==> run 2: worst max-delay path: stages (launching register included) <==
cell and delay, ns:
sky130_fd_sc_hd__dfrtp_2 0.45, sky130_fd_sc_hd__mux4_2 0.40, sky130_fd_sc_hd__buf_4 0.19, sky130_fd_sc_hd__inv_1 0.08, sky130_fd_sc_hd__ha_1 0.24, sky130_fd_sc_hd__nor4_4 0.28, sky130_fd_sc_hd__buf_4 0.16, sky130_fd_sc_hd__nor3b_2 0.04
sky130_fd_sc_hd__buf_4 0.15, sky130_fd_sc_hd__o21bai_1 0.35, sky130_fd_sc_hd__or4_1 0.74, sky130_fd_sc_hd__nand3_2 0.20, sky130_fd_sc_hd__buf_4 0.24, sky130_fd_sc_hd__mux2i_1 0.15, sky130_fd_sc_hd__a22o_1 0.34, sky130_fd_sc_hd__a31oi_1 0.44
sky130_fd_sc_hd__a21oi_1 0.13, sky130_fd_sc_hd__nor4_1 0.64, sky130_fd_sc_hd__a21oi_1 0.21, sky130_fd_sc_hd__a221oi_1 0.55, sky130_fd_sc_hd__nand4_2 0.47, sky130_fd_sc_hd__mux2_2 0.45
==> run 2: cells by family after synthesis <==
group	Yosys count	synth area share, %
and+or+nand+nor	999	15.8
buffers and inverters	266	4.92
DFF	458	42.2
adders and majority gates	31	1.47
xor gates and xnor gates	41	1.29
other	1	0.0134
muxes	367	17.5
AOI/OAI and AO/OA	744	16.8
## src/common/eth_ip_pkg.sv

```systemverilog
package eth_ip_pkg;

    // Frame format constants
    localparam logic [15:0] ETH_TYPE_IPV4 = 16'h0800;
    localparam logic [7:0]  IP_VER_IHL    = 8'h45;   // IPv4, 20 byte header
    localparam logic [7:0]  REPLY_TTL     = 8'd64;
    localparam int          HDR_BYTES     = 34;      // 14 Ethernet + 20 IPv4

    // Addresses after reset
    localparam logic [47:0] DEFAULT_MAC = 48'h02_00_00_00_00_01;
    localparam logic [31:0] DEFAULT_IP  = 32'hC0_A8_01_64;  // 192.168.1.100
    localparam logic [47:0] BCAST_MAC   = 48'hFF_FF_FF_FF_FF_FF;

    // Register map
    localparam logic [1:0] CFG_ADDR_IP     = 2'd0;
    localparam logic [1:0] CFG_ADDR_MAC_LO = 2'd1;  // MAC bits 31:0
    localparam logic [1:0] CFG_ADDR_MAC_HI = 2'd2;  // MAC bits 47:32

    localparam int PAYLOAD_FIFO_DEPTH = 16;
    localparam int HDR_FIFO_DEPTH     = 2;

    typedef struct packed {
        logic [47:0] mac;
        logic [31:0] ip;
    } local_addr_t;

    // Fields of an accepted frame needed for the reply
    typedef struct packed {
        logic [47:0] peer_mac;
        logic [31:0] peer_ip;
        logic [15:0] total_len;
        logic [7:0]  protocol;
    } rx_hdr_t;

    typedef struct packed {
        logic [7:0] data;
        logic       last;
    } byte_beat_t;

endpackage

```

## src/source/ip_echo_regs.sv

```systemverilog
`timescale 1ns/10ps

module ip_echo_regs
    import eth_ip_pkg::*;
(
    input  logic        i_clk,
    input  logic        i_rst_n,
    input  logic        i_cfg_wr,
    input  logic [1:0]  i_cfg_addr,
    input  logic [31:0] i_cfg_wdata,
    input  logic        i_drop,
    output local_addr_t o_local,
    output logic [15:0] o_drop_count
);

    always_ff @(posedge i_clk) begin
        if (!i_rst_n) begin
            o_local.mac <= DEFAULT_MAC;
            o_local.ip  <= DEFAULT_IP;
        end else if (i_cfg_wr) begin
            case (i_cfg_addr)
                CFG_ADDR_IP:     o_local.ip         <= i_cfg_wdata;
                CFG_ADDR_MAC_LO: o_local.mac[31:0]  <= i_cfg_wdata;
                CFG_ADDR_MAC_HI: o_local.mac[47:32] <= i_cfg_wdata[15:0];
                default: ;                          // Unmapped address
            endcase
        end
    end

    // Saturating drop counter
    always_ff @(posedge i_clk) begin
        if (!i_rst_n) begin
            o_drop_count <= '0;
        end else if (i_drop && (o_drop_count != 16'hFFFF)) begin
            o_drop_count <= o_drop_count + 16'd1;
        end
    end

endmodule

```

## src/ip_rx/ip_rx_parser.sv

```systemverilog
`timescale 1ns/10ps

module ip_rx_parser
    import eth_ip_pkg::*;
(
    input  logic        i_clk,
    input  logic        i_rst_n,
    input  local_addr_t i_local,
    input  logic [7:0]  i_rx_data,
    input  logic        i_rx_valid,
    input  logic        i_rx_last,
    output logic        o_rx_ready,
    output rx_hdr_t     o_hdr,
    output logic        o_hdr_push,
    input  logic        i_hdr_full,
    output byte_beat_t  o_beat,
    output logic        o_beat_push,
    input  logic        i_beat_full,
    output logic        o_drop
);

    typedef enum logic [1:0] {ST_HDR, ST_PAYLOAD, ST_DISCARD} state_t;

    state_t      state;
    logic [5:0]  byte_cnt;
    logic [47:0] dst_mac;
    logic [47:0] src_mac;
    logic [15:0] eth_type;
    logic [7:0]  ver_ihl;
    logic [15:0] total_len;
    logic [7:0]  protocol;
    logic [31:0] src_ip;
    logic [23:0] dst_ip_hi;   // First three bytes of the destination IP
    logic [7:0]  csum_hi;
    logic [15:0] csum;
    logic [16:0] word_sum;
    logic [15:0] csum_next;
    logic        accept;
    logic        hdr_end;
    logic        mac_ok;
    logic        frame_ok;

    assign accept  = i_rx_valid && o_rx_ready;
    assign hdr_end = (state == ST_HDR) && (byte_cnt == 6'(HDR_BYTES - 1));

    // Ones-complement add of the current word with end-around carry
    assign word_sum  = {1'b0, csum} + {1'b0, csum_hi, i_rx_data};
    assign csum_next = word_sum[15:0] + {15'd0, word_sum[16]};

    assign mac_ok   = (dst_mac == i_local.mac) || (dst_mac == BCAST_MAC);
    assign frame_ok = (eth_type == ETH_TYPE_IPV4) &&
                      (ver_ihl == IP_VER_IHL) &&
                      (csum_next == 16'hFFFF) &&
                      ({dst_ip_hi, i_rx_data} == i_local.ip) &&
                      mac_ok;

    always_comb begin
        case (state)
            ST_HDR:     o_rx_ready = !(hdr_end && i_hdr_full);  // Wait for a header slot
            ST_PAYLOAD: o_rx_ready = !i_beat_full;
            default:    o_rx_ready = 1'b1;                      // Discard runs free
        endcase
    end

    assign o_hdr.peer_mac  = src_mac;
    assign o_hdr.peer_ip   = src_ip;
    assign o_hdr.total_len = total_len;
    assign o_hdr.protocol  = protocol;
    assign o_hdr_push      = accept && hdr_end && frame_ok && !i_rx_last;

    assign o_beat.data = i_rx_data;
    assign o_beat.last = i_rx_last;
    assign o_beat_push = accept && (state == ST_PAYLOAD);

    always_ff @(posedge i_clk) begin
        if (!i_rst_n) begin
            state    <= ST_HDR;
            byte_cnt <= '0;
            csum     <= '0;
            o_drop   <= 1'b0;
        end else begin
            o_drop <= 1'b0;
            if (accept) begin
                case (state)
                    ST_HDR: begin
                        if (i_rx_last) begin
                            // Runt frame, or a header with no payload to echo
                            byte_cnt <= '0;
                            csum     <= '0;
                            o_drop   <= 1'b1;
                        end else if (hdr_end) begin
                            byte_cnt <= '0;
                            csum     <= '0;
                            if (frame_ok) begin
                                state <= ST_PAYLOAD;
                            end else begin
                                state  <= ST_DISCARD;
                                o_drop <= 1'b1;
                            end
                        end else begin
                            byte_cnt <= byte_cnt + 6'd1;
                            if ((byte_cnt >= 6'd15) && byte_cnt[0]) begin
                                csum <= csum_next;   // Low byte of an IPv4 word
                            end
                        end
                    end
                    default: begin
                        if (i_rx_last) begin
                            state <= ST_HDR;
                        end
                    end
                endcase
            end
        end
    end

    // Header field capture by byte position
    always_ff @(posedge i_clk) begin
        if (accept && (state == ST_HDR)) begin
            if (!byte_cnt[0]) begin
                csum_hi <= i_rx_data;
            end
            if (byte_cnt < 6'd6) begin
                dst_mac <= {dst_mac[39:0], i_rx_data};
            end else if (byte_cnt < 6'd12) begin
                src_mac <= {src_mac[39:0], i_rx_data};
            end else if (byte_cnt < 6'd14) begin
                eth_type <= {eth_type[7:0], i_rx_data};
            end else if (byte_cnt == 6'd14) begin
                ver_ihl <= i_rx_data;
            end else if ((byte_cnt == 6'd16) || (byte_cnt == 6'd17)) begin
                total_len <= {total_len[7:0], i_rx_data};
            end else if (byte_cnt == 6'd23) begin
                protocol <= i_rx_data;
            end else if ((byte_cnt >= 6'd26) && (byte_cnt < 6'd30)) begin
                src_ip <= {src_ip[23:0], i_rx_data};
            end else if (byte_cnt >= 6'd30) begin
                dst_ip_hi <= {dst_ip_hi[15:0], i_rx_data};
            end
        end
    end

    // A stalled byte must stay put until the parser takes it
    a_rx_hold: assert property (@(posedge i_clk) disable iff (!i_rst_n)
        (i_rx_valid && !o_rx_ready) |=>
            (i_rx_valid && $stable(i_rx_data) && $stable(i_rx_last)));

endmodule

```

## src/source/sync_fifo.sv

```systemverilog
`timescale 1ns/10ps

module sync_fifo #(
    parameter type T     = logic [7:0],
    parameter int  DEPTH = 4
) (
    input  logic i_clk,
    input  logic i_rst_n,
    input  logic i_push,
    input  T     i_data,
    output logic o_full,
    input  logic i_pop,
    output T     o_data,
    output logic o_empty
);

    T                         mem [DEPTH];
    logic [$clog2(DEPTH)-1:0] wr_ptr;
    logic [$clog2(DEPTH)-1:0] rd_ptr;
    logic [$clog2(DEPTH):0]   count;
    logic                     push_en;
    logic                     pop_en;

    assign o_full  = (int'(count) == DEPTH);
    assign o_empty = (count == '0);
    assign o_data  = mem[rd_ptr];          // First word falls through

    assign push_en = i_push && !o_full;
    assign pop_en  = i_pop && !o_empty;

    always_ff @(posedge i_clk) begin
        if (push_en) begin
            mem[wr_ptr] <= i_data;
        end
    end

    always_ff @(posedge i_clk) begin
        if (!i_rst_n) begin
            wr_ptr <= '0;
            rd_ptr <= '0;
            count  <= '0;
        end else begin
            if (push_en) begin
                wr_ptr <= (int'(wr_ptr) == DEPTH - 1) ? '0 : wr_ptr + 1'b1;
            end
            if (pop_en) begin
                rd_ptr <= (int'(rd_ptr) == DEPTH - 1) ? '0 : rd_ptr + 1'b1;
            end
            case ({push_en, pop_en})
                2'b10:   count <= count + 1'b1;
                2'b01:   count <= count - 1'b1;
                default: ;
            endcase
        end
    end

    a_no_overflow: assert property (@(posedge i_clk) disable iff (!i_rst_n)
        i_push |-> !o_full);
    a_no_underflow: assert property (@(posedge i_clk) disable iff (!i_rst_n)
        i_pop |-> !o_empty);

endmodule

```

## src/ip_tx/ip_tx_builder.sv

```systemverilog
`timescale 1ns/10ps

module ip_tx_builder
    import eth_ip_pkg::*;
(
    input  logic        i_clk,
    input  logic        i_rst_n,
    input  local_addr_t i_local,
    input  rx_hdr_t     i_hdr,
    input  logic        i_hdr_empty,
    output logic        o_hdr_pop,
    input  byte_beat_t  i_beat,
    input  logic        i_beat_empty,
    output logic        o_beat_pop,
    output logic [7:0]  o_tx_data,
    output logic        o_tx_valid,
    output logic        o_tx_last,
    input  logic        i_tx_ready
);

    typedef enum logic [1:0] {ST_IDLE, ST_HDR, ST_PAYLOAD} state_t;

    state_t                 state;
    logic [5:0]             byte_idx;
    logic [HDR_BYTES*8-1:0] hdr_vec;
    logic [HDR_BYTES*8-1:0] hdr_shift;   // Reply header, sent from the top byte
    logic [19:0]            sum_wide;
    logic [16:0]            sum_fold;
    logic [15:0]            csum;
    logic                   tx_fire;

    // Nonzero header words only; id, flags and checksum field are zero
    assign sum_wide = 20'({IP_VER_IHL, 8'h00}) +
                      20'(i_hdr.total_len) +
                      20'({REPLY_TTL, i_hdr.protocol}) +
                      20'(i_local.ip[31:16]) +
                      20'(i_local.ip[15:0]) +
                      20'(i_hdr.peer_ip[31:16]) +
                      20'(i_hdr.peer_ip[15:0]);
    assign sum_fold = {1'b0, sum_wide[15:0]} + {13'd0, sum_wide[19:16]};
    assign csum     = ~(sum_fold[15:0] + {15'd0, sum_fold[16]});

    assign hdr_vec = {
        i_hdr.peer_mac,         // Destination MAC
        i_local.mac,            // Source MAC
        ETH_TYPE_IPV4,
        IP_VER_IHL,
        8'h00,                  // TOS
        i_hdr.total_len,
        16'h0000,               // Identification
        16'h0000,               // Flags and fragment offset
        REPLY_TTL,
        i_hdr.protocol,
        csum,
        i_local.ip,             // Source IP
        i_hdr.peer_ip           // Destination IP
    };

    assign o_hdr_pop  = (state == ST_IDLE) && !i_hdr_empty;
    assign o_beat_pop = (state == ST_PAYLOAD) && !i_beat_empty && i_tx_ready;

    assign o_tx_valid = (state == ST_HDR) || ((state == ST_PAYLOAD) && !i_beat_empty);
    assign o_tx_data  = (state == ST_HDR) ? hdr_shift[HDR_BYTES*8-1 -: 8] : i_beat.data;
    assign o_tx_last  = (state == ST_PAYLOAD) && i_beat.last;
    assign tx_fire    = o_tx_valid && i_tx_ready;

    always_ff @(posedge i_clk) begin
        if (!i_rst_n) begin
            state    <= ST_IDLE;
            byte_idx <= '0;
        end else begin
            case (state)
                ST_IDLE: begin
                    if (o_hdr_pop) begin
                        state    <= ST_HDR;
                        byte_idx <= '0;
                    end
                end
                ST_HDR: begin
                    if (tx_fire) begin
                        if (byte_idx == 6'(HDR_BYTES - 1)) begin
                            state <= ST_PAYLOAD;
                        end else begin
                            byte_idx <= byte_idx + 6'd1;
                        end
                    end
                end
                default: begin
                    if (tx_fire && i_beat.last) begin
                        state <= ST_IDLE;   // Reply complete
                    end
                end
            endcase
        end
    end

    always_ff @(posedge i_clk) begin
        if (o_hdr_pop) begin
            hdr_shift <= hdr_vec;
        end else if ((state == ST_HDR) && tx_fire) begin
            hdr_shift <= {hdr_shift[HDR_BYTES*8-9:0], 8'h00};
        end
    end

    // Stream handshake hold rule on the transmit side
    a_tx_hold: assert property (@(posedge i_clk) disable iff (!i_rst_n)
        (o_tx_valid && !i_tx_ready) |=>
            (o_tx_valid && $stable(o_tx_data) && $stable(o_tx_last)));

endmodule

```

## src/source/ip_echo_top.sv

```systemverilog
`timescale 1ns/10ps

module ip_echo_top
    import eth_ip_pkg::*;
(
    input  logic        i_clk,
    input  logic        i_rst_n,
    input  logic        i_cfg_wr,
    input  logic [1:0]  i_cfg_addr,
    input  logic [31:0] i_cfg_wdata,
    input  logic [7:0]  i_rx_data,
    input  logic        i_rx_valid,
    input  logic        i_rx_last,
    output logic        o_rx_ready,
    output logic [7:0]  o_tx_data,
    output logic        o_tx_valid,
    output logic        o_tx_last,
    input  logic        i_tx_ready,
    output logic [15:0] o_drop_count
);

    local_addr_t local_addr;
    rx_hdr_t     rx_hdr;
    rx_hdr_t     tx_hdr;
    byte_beat_t  rx_beat;
    byte_beat_t  tx_beat;
    logic        hdr_push;
    logic        hdr_full;
    logic        hdr_pop;
    logic        hdr_empty;
    logic        beat_push;
    logic        beat_full;
    logic        beat_pop;
    logic        beat_empty;
    logic        drop;

    ip_echo_regs u_regs (
        .i_clk        (i_clk),
        .i_rst_n      (i_rst_n),
        .i_cfg_wr     (i_cfg_wr),
        .i_cfg_addr   (i_cfg_addr),
        .i_cfg_wdata  (i_cfg_wdata),
        .i_drop       (drop),
        .o_local      (local_addr),
        .o_drop_count (o_drop_count)
    );

    ip_rx_parser u_parser (
        .i_clk       (i_clk),
        .i_rst_n     (i_rst_n),
        .i_local     (local_addr),
        .i_rx_data   (i_rx_data),
        .i_rx_valid  (i_rx_valid),
        .i_rx_last   (i_rx_last),
        .o_rx_ready  (o_rx_ready),
        .o_hdr       (rx_hdr),
        .o_hdr_push  (hdr_push),
        .i_hdr_full  (hdr_full),
        .o_beat      (rx_beat),
        .o_beat_push (beat_push),
        .i_beat_full (beat_full),
        .o_drop      (drop)
    );

    // One entry per accepted frame
    sync_fifo #(.T(rx_hdr_t), .DEPTH(HDR_FIFO_DEPTH)) u_hdr_fifo (
        .i_clk   (i_clk),
        .i_rst_n (i_rst_n),
        .i_push  (hdr_push),
        .i_data  (rx_hdr),
        .o_full  (hdr_full),
        .i_pop   (hdr_pop),
        .o_data  (tx_hdr),
        .o_empty (hdr_empty)
    );

    sync_fifo #(.T(byte_beat_t), .DEPTH(PAYLOAD_FIFO_DEPTH)) u_payload_fifo (
        .i_clk   (i_clk),
        .i_rst_n (i_rst_n),
        .i_push  (beat_push),
        .i_data  (rx_beat),
        .o_full  (beat_full),
        .i_pop   (beat_pop),
        .o_data  (tx_beat),
        .o_empty (beat_empty)
    );

    ip_tx_builder u_builder (
        .i_clk        (i_clk),
        .i_rst_n      (i_rst_n),
        .i_local      (local_addr),
        .i_hdr        (tx_hdr),
        .i_hdr_empty  (hdr_empty),
        .o_hdr_pop    (hdr_pop),
        .i_beat       (tx_beat),
        .i_beat_empty (beat_empty),
        .o_beat_pop   (beat_pop),
        .o_tx_data    (o_tx_data),
        .o_tx_valid   (o_tx_valid),
        .o_tx_last    (o_tx_last),
        .i_tx_ready   (i_tx_ready)
    );

endmodule

```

About this task:
Please copy each line of the records above that holds the word "disable".

Response area:
    a_rx_hold: assert property (@(posedge i_clk) disable iff (!i_rst_n)
    a_no_overflow: assert property (@(posedge i_clk) disable iff (!i_rst_n)
    a_no_underflow: assert property (@(posedge i_clk) disable iff (!i_rst_n)
    a_tx_hold: assert property (@(posedge i_clk) disable iff (!i_rst_n)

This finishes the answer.